START RECORDED INFORMATION

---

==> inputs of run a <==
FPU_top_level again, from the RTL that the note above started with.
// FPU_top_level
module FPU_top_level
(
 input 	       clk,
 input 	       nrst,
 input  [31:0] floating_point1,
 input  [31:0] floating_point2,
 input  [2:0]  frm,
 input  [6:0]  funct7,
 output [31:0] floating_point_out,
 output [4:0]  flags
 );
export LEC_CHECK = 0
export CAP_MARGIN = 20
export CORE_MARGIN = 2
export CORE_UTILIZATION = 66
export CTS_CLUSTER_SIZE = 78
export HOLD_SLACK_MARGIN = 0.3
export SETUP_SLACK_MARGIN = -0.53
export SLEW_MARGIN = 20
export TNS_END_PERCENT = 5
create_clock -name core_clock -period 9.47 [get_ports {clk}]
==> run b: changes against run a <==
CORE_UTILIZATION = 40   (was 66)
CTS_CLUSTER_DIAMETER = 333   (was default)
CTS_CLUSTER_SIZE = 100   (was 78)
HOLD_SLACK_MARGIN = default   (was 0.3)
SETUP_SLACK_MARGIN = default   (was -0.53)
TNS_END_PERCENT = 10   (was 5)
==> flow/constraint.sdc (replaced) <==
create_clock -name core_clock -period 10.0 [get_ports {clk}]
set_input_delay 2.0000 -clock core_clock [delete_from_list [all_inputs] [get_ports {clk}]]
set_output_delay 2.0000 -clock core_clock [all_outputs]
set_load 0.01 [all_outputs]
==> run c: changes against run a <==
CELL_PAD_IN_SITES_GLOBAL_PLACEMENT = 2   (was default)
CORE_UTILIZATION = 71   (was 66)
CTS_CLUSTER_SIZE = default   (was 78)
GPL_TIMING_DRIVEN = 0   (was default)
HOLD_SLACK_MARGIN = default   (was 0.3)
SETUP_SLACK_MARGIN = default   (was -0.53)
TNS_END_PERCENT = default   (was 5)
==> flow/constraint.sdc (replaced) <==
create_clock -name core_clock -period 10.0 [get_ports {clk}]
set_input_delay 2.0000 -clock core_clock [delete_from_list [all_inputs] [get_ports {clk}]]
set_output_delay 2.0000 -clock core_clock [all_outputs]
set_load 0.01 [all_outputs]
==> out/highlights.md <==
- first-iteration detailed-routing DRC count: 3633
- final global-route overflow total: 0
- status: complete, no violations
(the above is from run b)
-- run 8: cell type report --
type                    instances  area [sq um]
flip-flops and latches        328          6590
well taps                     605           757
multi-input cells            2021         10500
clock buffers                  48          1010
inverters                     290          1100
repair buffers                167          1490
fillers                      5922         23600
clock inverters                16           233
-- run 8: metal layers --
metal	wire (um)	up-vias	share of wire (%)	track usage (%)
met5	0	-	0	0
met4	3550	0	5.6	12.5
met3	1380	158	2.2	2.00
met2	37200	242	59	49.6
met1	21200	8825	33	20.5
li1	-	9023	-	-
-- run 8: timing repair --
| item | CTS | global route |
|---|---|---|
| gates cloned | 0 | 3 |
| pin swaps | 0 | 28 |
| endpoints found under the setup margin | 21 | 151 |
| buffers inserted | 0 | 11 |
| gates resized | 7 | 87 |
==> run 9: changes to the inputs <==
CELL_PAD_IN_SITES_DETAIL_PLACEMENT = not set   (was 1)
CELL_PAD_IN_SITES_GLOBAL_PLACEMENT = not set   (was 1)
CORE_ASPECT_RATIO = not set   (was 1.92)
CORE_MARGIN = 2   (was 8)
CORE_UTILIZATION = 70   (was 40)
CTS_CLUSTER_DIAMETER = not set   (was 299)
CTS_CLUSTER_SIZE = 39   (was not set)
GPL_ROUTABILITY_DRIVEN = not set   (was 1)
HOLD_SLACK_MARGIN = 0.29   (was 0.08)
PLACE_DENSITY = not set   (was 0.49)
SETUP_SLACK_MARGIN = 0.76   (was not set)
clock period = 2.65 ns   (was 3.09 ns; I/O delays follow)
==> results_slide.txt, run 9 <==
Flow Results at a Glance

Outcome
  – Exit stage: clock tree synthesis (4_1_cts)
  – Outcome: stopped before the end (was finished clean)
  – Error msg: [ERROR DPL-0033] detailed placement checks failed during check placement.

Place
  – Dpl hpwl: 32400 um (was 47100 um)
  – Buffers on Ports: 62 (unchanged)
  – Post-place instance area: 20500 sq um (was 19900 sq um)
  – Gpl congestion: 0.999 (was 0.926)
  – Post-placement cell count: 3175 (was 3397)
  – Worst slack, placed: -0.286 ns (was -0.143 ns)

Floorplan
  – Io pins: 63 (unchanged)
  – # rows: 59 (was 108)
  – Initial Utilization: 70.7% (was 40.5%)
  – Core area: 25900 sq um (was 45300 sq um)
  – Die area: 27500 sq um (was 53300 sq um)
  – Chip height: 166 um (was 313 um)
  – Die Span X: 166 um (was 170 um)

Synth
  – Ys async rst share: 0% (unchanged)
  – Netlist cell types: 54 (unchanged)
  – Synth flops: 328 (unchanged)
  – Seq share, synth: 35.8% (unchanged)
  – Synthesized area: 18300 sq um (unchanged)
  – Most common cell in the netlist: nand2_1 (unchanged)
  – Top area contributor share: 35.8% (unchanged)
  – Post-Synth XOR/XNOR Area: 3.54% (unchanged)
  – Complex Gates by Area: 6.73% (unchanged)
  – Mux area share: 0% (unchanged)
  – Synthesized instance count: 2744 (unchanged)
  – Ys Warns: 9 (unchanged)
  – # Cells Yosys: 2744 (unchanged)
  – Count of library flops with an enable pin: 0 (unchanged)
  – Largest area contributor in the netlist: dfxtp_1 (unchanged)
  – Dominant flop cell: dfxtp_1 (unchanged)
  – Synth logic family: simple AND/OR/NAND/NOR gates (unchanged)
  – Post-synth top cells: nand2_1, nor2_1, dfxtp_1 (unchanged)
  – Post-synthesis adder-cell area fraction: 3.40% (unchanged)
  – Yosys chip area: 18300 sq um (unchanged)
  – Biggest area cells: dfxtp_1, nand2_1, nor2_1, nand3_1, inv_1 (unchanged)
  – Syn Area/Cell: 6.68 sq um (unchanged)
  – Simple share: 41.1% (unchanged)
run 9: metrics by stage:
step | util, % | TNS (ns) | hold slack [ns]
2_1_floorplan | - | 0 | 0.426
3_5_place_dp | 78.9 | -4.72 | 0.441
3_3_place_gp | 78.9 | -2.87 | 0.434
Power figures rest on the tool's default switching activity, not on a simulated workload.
== job 929 ==
==> flow/design.v (excerpt) <==
module apb_slave (
  input  logic        PCLK,
  input  logic        PRESETn,
  input  logic [31:0] PADDR,
  input  logic        PSEL,
  input  logic        PENABLE,
  input  logic        PWRITE,
  input  logic [31:0] PWDATA,
  output logic [31:0] PRDATA,
  output logic        PREADY,
  output logic        PSLVERR
);
export LEC_CHECK = 0
export CAP_MARGIN = 20
export CORE_MARGIN = 2
export CORE_UTILIZATION = 40
export SLEW_MARGIN = 20
create_clock -name core_clock -period 3.81 [get_ports {PCLK}]
run.sh (not shown) runs the stock make flow with config.mk's settings and CLKGATE_MAP_FILE=.
Job 929: flow completed, timing, DRC and antenna clean
Inputs modified between job 929 and job 6260:
# job 929
export LEC_CHECK = 0
export CAP_MARGIN = 20
export CORE_MARGIN = 2
export CORE_UTILIZATION = 40
export SLEW_MARGIN = 20
create_clock -name core_clock -period 3.81 [get_ports {PCLK}]
# job 6260
export LEC_CHECK = 0
export CAP_MARGIN = 20
export CORE_MARGIN = 2
export CORE_UTILIZATION = 72
export SETUP_SLACK_MARGIN = -0.13
export SLEW_MARGIN = 20
create_clock -name core_clock -period 2.14 [get_ports {PCLK}]
==> comparison <==
Job 929 finished every stage and its layout cleared the timing, design-rule and antenna checks. The flow for job 6260 finished, though final verification flagged setup timing. From job 929 to job 6260 the numbers moved as follows: worst setup slack lost 1.07 ns, power drawn by the combinational cells picked up an extra about 100%, area of the chip lost 28,000 um^2.
Input changes introduced in job 6667 (baseline for comparison: job 6260):
# job 6260
export LEC_CHECK = 0
export CAP_MARGIN = 20
export CORE_MARGIN = 2
export CORE_UTILIZATION = 72
export SETUP_SLACK_MARGIN = -0.13
export SLEW_MARGIN = 20
create_clock -name core_clock -period 2.14 [get_ports {PCLK}]
# job 6667
export LEC_CHECK = 0
export ABC_AREA = 1
export CAP_MARGIN = 20
export CORE_MARGIN = 2
export CORE_UTILIZATION = 72
export CTS_CLUSTER_DIAMETER = 357
export PLACE_DENSITY = 0.63
export SETUP_SLACK_MARGIN = -0.13
export SLEW_MARGIN = 20
create_clock -name core_clock -period 2.14 [get_ports {PCLK}]
[summary]
Job 6260 ran in full, but the layout does not pass; the checks complain about setup timing. Job 6667 went all the way through the flow, and no timing, DRC or antenna check failed. Taking job 6667 over job 6260, the final area ratio works out to 1.19. Looking only at power density relative to cell area, and setting everything else aside, the lower value of job 6667 and job 6260 goes to job 6667. Of job 6667 and job 6260, the run reporting the lower area growth from synthesis to final layout was job 6667. Between job 6667 and job 6260, the sequential share of power is higher for job 6260. Post-synthesis share of cell area spent on xor and xnor gates delta (job 6667 -> job 6260): insignificant. The cell type of the slowest stage on the worst timing path comes out sky130_fd_sc_hd__clkdlybuf4s50_1 in one run and sky130_fd_sc_hd__or4_4 in the other, namely in job 6667 and job 6260 respectively. sequential cells as the most area-hungry cell class in the final design was reported by job 6260, and logic gates by job 6667. The higher number of clock-tree buffers in the layout came out of job 6667.
==> try-fjord <==
==> flow/design.v (excerpt) <==
module PIPELINE(input clk,
                input rst,
                input btn,
                input on,
                output [31:0] imem_addr,
                input  [31:0] imem_data,
                output [31:0] dmem_addr,
                output [31:0] dmem_wdata,
                output        dmem_we,
                output        dmem_re,
                input  [31:0] dmem_rdata,
                output        wb_we,
                output [4:0]  wb_reg,
                output [31:0] wb_data);
clock: 2.11 ns
lec_check: 0
abc_area: 0
cap_margin: 20
cell_pad_in_sites_detail_placement: 0
core_margin: 2
core_utilization: 56
max_routing_layer: met4
place_density: 0.5
slew_margin: 25
tns_end_percent: 5
run.sh (not shown) runs the stock make flow with config.mk's settings and CLKGATE_MAP_FILE=.
==> try-onyx: changes against try-fjord <==
ABC_AREA = default   (was 0)
CELL_PAD_IN_SITES_DETAIL_PLACEMENT = default   (was 0)
CORE_UTILIZATION = 72   (was 56)
CTS_CLUSTER_DIAMETER = 376   (was default)
CTS_CLUSTER_SIZE = 15   (was default)
MAX_ROUTING_LAYER = default   (was met4)
PLACE_DENSITY = default   (was 0.5)
PLACE_DENSITY_LB_ADDON = 0.07   (was default)
SLEW_MARGIN = 20   (was 25)
TNS_END_PERCENT = default   (was 5)
==> flow/constraint.sdc (replaced) <==
create_clock -name core_clock -period 2.0 [get_ports {clk}]
set_input_delay 0.4000 -clock core_clock [delete_from_list [all_inputs] [get_ports {clk}]]
set_output_delay 0.4000 -clock core_clock [all_outputs]
set_load 0.01 [all_outputs]
==> qor summary <==
quantity                                                                    try-onyx                  try-fjord
Die Span X                                                               318 microns                360 microns
Synthesized instance count                                                      5567                       5567
Die y size                                                               318 microns                360 microns
Synthesized chip area reported by yosys                                  71100 sq um                71100 sq um
Synthesized cell area                                                    71100 sq um                71100 sq um
Post-synthesis cell type with the largest combined area    sky130_fd_sc_hd__edfxtp_1  sky130_fd_sc_hd__edfxtp_1
Sequential area share after synthesis                                          0.545                      0.545
Count of cell types in the netlist                                                85                         85
XOR/XNOR Fraction of Synth Area                                               0.0133                     0.0133
Post-synth tally of flip-flops with integrated enable                            992                        992
Top cell area share                                                            0.419                      0.419
Area of the core region                                                  98100 sq um               126000 sq um
Mean area per synthesized cell                                            12.8 sq um                 12.8 sq um
Most instantiated flip-flop cell in the synthesis netlist  sky130_fd_sc_hd__edfxtp_1  sky130_fd_sc_hd__edfxtp_1
Adder share                                                                   0.0234                     0.0234
Floorplan utilization                                                          0.724                      0.565
IO Port Bufs                                                                     203                        203
#FFs+latches synth                                                              1439                       1439
Chip area                                                               101000 sq um               130000 sq um
Post-synthesis cell count from yosys                                            5567                       5567
Synth Area in Compound Gates                                                   0.111                      0.111
Placer Congestion                                                              0.992                      0.973
Synth Area in Simple Gates                                                    0.0832                     0.0832
Result of the run                                          aborted with a tool error   finished with violations
Stage where the flow stopped                                            3_5_place_dp                          -
Violated checks                                                                    -               setup timing
Number of placement rows                                                         115                        130
Top cell type by instance count after synthesis            sky130_fd_sc_hd__edfxtp_1  sky130_fd_sc_hd__edfxtp_1
Number of top-level design ports                                                 204                        204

END RECORDED INFORMATION

### TASK TO COMPLETE
Go through the records and work out how many lines contain the string "above". The answer should be that number alone.

### TASK RESULT
2